**src/rtl/fp_mul_pipe.sv**
```systemverilog
// Pipelined floating-point multiplier: DAZ/FTZ, five rounding modes, overflow/underflow flags.
// Define FP_MUL_NAN_EN to decode NaNs, return a canonical qNaN and drive the nv flag.
module fp_mul_pipe #(
    parameter int unsigned EXP_W  = 8,
    parameter int unsigned FRC_W  = 23,
    parameter int unsigned STAGES = 3
) (
    input  logic                   clk,
    input  logic                   rst_n,
    input  logic                   in_valid,
    output logic                   in_ready,
    input  logic [EXP_W+FRC_W:0]   fp_X,
    input  logic [EXP_W+FRC_W:0]   fp_Y,
    input  logic [2:0]             r_mode,
    output logic                   out_valid,
    input  logic                   out_ready,
    output logic [EXP_W+FRC_W:0]   fp_Z,
    output logic                   ovrf,
    output logic                   udrf,
    output logic                   nv
);
    localparam int unsigned W  = 1 + EXP_W + FRC_W;
    localparam int unsigned PW = 2 * FRC_W + 2;
    localparam int unsigned EW = EXP_W + 2;

    localparam logic [2:0] RM_RTZ = 3'b001;
    localparam logic [2:0] RM_RDN = 3'b010;
    localparam logic [2:0] RM_RUP = 3'b011;
    localparam logic [2:0] RM_RMM = 3'b100;

    localparam logic [EW-1:0]        BIAS    = {3'b000, {(EXP_W-1){1'b1}}};
    localparam logic signed [EW-1:0] EXP_MAX = {2'b00, {EXP_W{1'b1}}};
    localparam logic signed [EW-1:0] EXP_ONE = {{(EW-1){1'b0}}, 1'b1};
    localparam logic [W-2:0] INF_MAG = {{EXP_W{1'b1}}, {FRC_W{1'b0}}};
    localparam logic [W-2:0] MAX_MAG = {{(EXP_W-1){1'b1}}, 1'b0, {FRC_W{1'b1}}};
    localparam logic [W-1:0] QNAN    = {1'b0, {EXP_W{1'b1}}, 1'b1, {(FRC_W-1){1'b0}}};

    typedef struct packed {
        logic          valid;
        logic          sign;
        logic [2:0]    rm;
        logic          is_nan;
        logic          is_inf;
        logic          is_zero;
        logic          nv;
        logic [EW-1:0] exp;
    } meta_t;

    typedef struct packed { meta_t m; logic [PW-1:0] prod; } prd_t;
    typedef struct packed { meta_t m; logic [FRC_W-1:0] frac; logic g; logic s; } nrm_t;
    typedef struct packed { meta_t m; logic [FRC_W-1:0] frac; } rnd_t;

    prd_t prd_d, prd;
    nrm_t nrm_d, nrm;
    rnd_t rnd_d, rnd;

    logic             advance;
    logic [EXP_W-1:0] ex, ey;
    logic [FRC_W-1:0] fx, fy;
    logic             zx, zy, ix, iy;
    logic             inc;
    logic [FRC_W:0]   rsum;
    logic             ovf, udf;
    logic [W-1:0]     res_z;
    logic             res_o, res_u;

    logic             out_valid_d, out_valid_q;
    logic [W-1:0]     fp_z_d, fp_z_q;
    logic             ovrf_d, ovrf_q, udrf_d, udrf_q, nv_d, nv_q;

    assign advance   = !out_valid_q || out_ready;
    assign in_ready  = advance;
    assign out_valid = out_valid_q;
    assign fp_Z      = fp_z_q;
    assign ovrf      = ovrf_q;
    assign udrf      = udrf_q;
    assign nv        = nv_q;

    // Decode operands and form the full significand product.
    always_comb begin
        ex = fp_X[W-2 -: EXP_W];
        ey = fp_Y[W-2 -: EXP_W];
        fx = fp_X[FRC_W-1:0];
        fy = fp_Y[FRC_W-1:0];
        zx = (ex == '0);
        zy = (ey == '0);
        ix = (ex == '1);
        iy = (ey == '1);
        prd_d           = '0;
        prd_d.m.valid   = in_valid;
        prd_d.m.sign    = fp_X[W-1] ^ fp_Y[W-1];
        prd_d.m.rm      = r_mode;
        prd_d.m.is_zero = (zx || zy) && !(ix || iy);
`ifdef FP_MUL_NAN_EN
        prd_d.m.is_nan  = (ix && (fx != '0)) || (iy && (fy != '0)) || (ix && zy) || (iy && zx);
        prd_d.m.nv      = (ix && (fx != '0) && !fx[FRC_W-1]) || (iy && (fy != '0) && !fy[FRC_W-1])
                          || (ix && zy) || (iy && zx);
        prd_d.m.is_inf  = (ix || iy) && !prd_d.m.is_nan;
`else
        prd_d.m.is_nan  = 1'b0;
        prd_d.m.nv      = 1'b0;
        prd_d.m.is_inf  = ix || iy;
`endif
        prd_d.m.exp     = {2'b00, ex} + {2'b00, ey} - BIAS;
        prd_d.prod      = {{(FRC_W+1){1'b0}}, 1'b1, fx} * {{(FRC_W+1){1'b0}}, 1'b1, fy};
    end

    // Normalise: the leading one sits at bit PW-1 or PW-2.
    always_comb begin
        nrm_d   = '0;
        nrm_d.m = prd.m;
        if (prd.prod[PW-1]) begin
            nrm_d.frac  = prd.prod[PW-2 -: FRC_W];
            nrm_d.g     = prd.prod[FRC_W];
            nrm_d.s     = |prd.prod[FRC_W-1:0];
            nrm_d.m.exp = prd.m.exp + {{(EW-1){1'b0}}, 1'b1};
        end else begin
            nrm_d.frac  = prd.prod[PW-3 -: FRC_W];
            nrm_d.g     = prd.prod[FRC_W-1];
            nrm_d.s     = |prd.prod[FRC_W-2:0];
        end
    end

    always_comb begin
        case (nrm.m.rm)
            RM_RTZ:  inc = 1'b0;
            RM_RDN:  inc = nrm.m.sign && (nrm.g || nrm.s);
            RM_RUP:  inc = !nrm.m.sign && (nrm.g || nrm.s);
            RM_RMM:  inc = nrm.g;
            default: inc = nrm.g && (nrm.s || nrm.frac[0]);
        endcase
        rsum        = {1'b0, nrm.frac} + {{FRC_W{1'b0}}, inc};
        // A carry out leaves the fraction all-zero, so only the exponent needs bumping.
        rnd_d.m     = nrm.m;
        rnd_d.frac  = rsum[FRC_W-1:0];
        rnd_d.m.exp = nrm.m.exp + {{(EW-1){1'b0}}, rsum[FRC_W]};
    end

    always_comb begin
        ovf   = $signed(rnd.m.exp) >= EXP_MAX;
        udf   = $signed(rnd.m.exp) < EXP_ONE;
        res_z = {rnd.m.sign, rnd.m.exp[EXP_W-1:0], rnd.frac};
        res_o = 1'b0;
        res_u = 1'b0;
        if (rnd.m.is_nan) begin
            res_z = QNAN;
        end else if (rnd.m.is_inf) begin
            res_z = {rnd.m.sign, INF_MAG};
        end else if (rnd.m.is_zero) begin
            res_z = {rnd.m.sign, {(W-1){1'b0}}};
        end else if (ovf) begin
            res_o = 1'b1;
            case (rnd.m.rm)
                RM_RTZ:  res_z = {rnd.m.sign, MAX_MAG};
                RM_RDN:  res_z = {rnd.m.sign, rnd.m.sign ? INF_MAG : MAX_MAG};
                RM_RUP:  res_z = {rnd.m.sign, rnd.m.sign ? MAX_MAG : INF_MAG};
                default: res_z = {rnd.m.sign, INF_MAG};
            endcase
        end else if (udf) begin
            res_u = 1'b1;
            res_z = {rnd.m.sign, {(W-1){1'b0}}};
        end
        out_valid_d = advance ? rnd.m.valid : out_valid_q;
        fp_z_d      = fp_z_q;
        ovrf_d      = ovrf_q;
        udrf_d      = udrf_q;
        nv_d        = nv_q;
        if (advance && rnd.m.valid) begin
            fp_z_d = res_z;
            ovrf_d = res_o;
            udrf_d = res_u;
            nv_d   = rnd.m.nv;
        end
    end

    if (STAGES >= 2) begin : g_prd_reg
        prd_t prd_q;
        always_ff @(posedge clk or negedge rst_n) begin
            if (!rst_n)       prd_q <= '0;
            else if (advance) prd_q <= prd_d;
        end
        assign prd = prd_q;
    end else begin : g_prd_comb
        assign prd = prd_d;
    end

    if (STAGES >= 3) begin : g_nrm_reg
        nrm_t nrm_q;
        always_ff @(posedge clk or negedge rst_n) begin
            if (!rst_n)       nrm_q <= '0;
            else if (advance) nrm_q <= nrm_d;
        end
        assign nrm = nrm_q;
    end else begin : g_nrm_comb
        assign nrm = nrm_d;
    end

    if (STAGES >= 4) begin : g_rnd_reg
        rnd_t rnd_q;
        always_ff @(posedge clk or negedge rst_n) begin
            if (!rst_n)       rnd_q <= '0;
            else if (advance) rnd_q <= rnd_d;
        end
        assign rnd = rnd_q;
    end else begin : g_rnd_comb
        assign rnd = rnd_d;
    end

    always_ff @(posedge clk or negedge rst_n) begin
        if (!rst_n) begin
            out_valid_q <= 1'b0;
            fp_z_q      <= '0;
            ovrf_q      <= 1'b0;
            udrf_q      <= 1'b0;
            nv_q        <= 1'b0;
        end else begin
            out_valid_q <= out_valid_d;
            fp_z_q      <= fp_z_d;
            ovrf_q      <= ovrf_d;
            udrf_q      <= udrf_d;
            nv_q        <= nv_d;
        end
    end

endmodule

```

#### What to work on:
Count the lines in the data that contain the string "advance", and give nothing but that number.

#### Solution to this exercise:
8